Definition von circadianen Rhythmen

Die Chronobiologie ist ein Zweig der Biologie, der circadiane Rhythmen erforscht, das heißt die Biohythmen, die sich über einen Zyklus von 24 Stunden verändern.

Die beiden Arten von circadianen Rhythmen:

- Physiologische Rhythmen: Schlaf-Wach-Rhythmus, Körpertemperatur etc.
- Biorhythmen: Melatonin, Cortisol, Wachstumshormone.

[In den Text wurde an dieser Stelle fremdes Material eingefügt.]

[src/logic/cache_pkg.sv]
// cache package with the fixed line geometry and the shared packed types
package cache_pkg;

  // word and beat widths on the two sides of the cache
  localparam int word_bits = 32;
  localparam int beat_bits = 64;

  // eight words per line, moved as four beats
  localparam int column_count = 8;
  localparam int beats_per_line = 4;
  localparam int column_bits = 3;

  // byte offset within a word, not used for lookup
  localparam int offset_bits = 2;

  // whole line address, kept as the tag
  localparam int line_tag_bits = word_bits - column_bits - offset_bits;

  typedef logic [word_bits-1:0] word_t;

  // low half is the even column, high half the odd column
  typedef logic [beat_bits-1:0] beat_t;

  typedef logic [line_tag_bits-1:0] line_tag_t;

  typedef struct packed {
    logic      dirty;
    logic      valid;
    line_tag_t tag;
  } tag_entry_t;

  // line address before the addressing-mode shift
  typedef struct packed {
    logic      write;
    logic      en;
    line_tag_t line;
  } burst_cmd_t;

  typedef struct packed {
    logic [3:0] mask;
    word_t      data;
  } col_write_t;

endpackage
==> src/logic/cache_pkg.sv <==
// cache package with the fixed line geometry and the shared packed types
package cache_pkg;

  // word and beat widths on the two sides of the cache
  localparam int word_bits = 32;
  localparam int beat_bits = 64;

  // eight words per line, moved as four beats
  localparam int column_count = 8;
  localparam int beats_per_line = 4;
  localparam int column_bits = 3;

  // byte offset within a word, not used for lookup
  localparam int offset_bits = 2;

  // whole line address, kept as the tag
  localparam int line_tag_bits = word_bits - column_bits - offset_bits;

  typedef logic [word_bits-1:0] word_t;

  // low half is the even column, high half the odd column
  typedef logic [beat_bits-1:0] beat_t;

  typedef logic [line_tag_bits-1:0] line_tag_t;

  typedef struct packed {
    logic      dirty;
    logic      valid;
    line_tag_t tag;
  } tag_entry_t;

  // line address before the addressing-mode shift
  typedef struct packed {
    logic      write;
    logic      en;
    line_tag_t line;
  } burst_cmd_t;

  typedef struct packed {
    logic [3:0] mask;
    word_t      data;
  } col_write_t;

endpackage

Diese verschiedenen Rhythmen sind alle miteinander synchronisiert und werden von unserer biologischen Uhr gesteuert, die sich in den supchiasmatischen Kernen befindet, die wiederum im Hypothalamus in unserem Gehirn untergebracht sind.

Die biologische Uhr basiert auf drei Synchronisatoren:

1. Melatonin, auch „Schlafhormon“ genannt, das von der Hypophyse (die Informationen über den Wechsel von Tag und Nacht weitergibt) ausgeschüttet wird und den Körper mit seiner Umgebung „synchronisiert“.
2. Licht (Wechsel Nach/Tag), wenn es von den Augenrezeptoren in einer ausreichenden Menge empfangen wird und wenn es aus guten Wellenlängen besteht (blaues Licht).
3. Schließlich dienen soziale Faktoren (Familienleben, Freizeit, Sport usw.) auch als Synchronisatoren.

Der wichtigste circadiane Rhythmus ist der  Schlaf-Wach-Wechsel, aber es gibt noch andere Rhythmen, die sich im Laufe eines Tages ändern: die Körpertemperatur, unser Cortisolspiegel, die Melatoninausschüttung etc.

Der Körper möchte immer ein zeitliches Gleichgewicht zwischen sich und der Außenwelt aufrechterhalten. Wenn unsere interne Uhr nicht mehr mit der tatsächlichen Zeit synchronisiert ist, kommt es zu einem Krankheitszustand, dessen Hauptsymptome Schlafprobleme, Aufwachprobleme und Stimmungsschwankungen sind.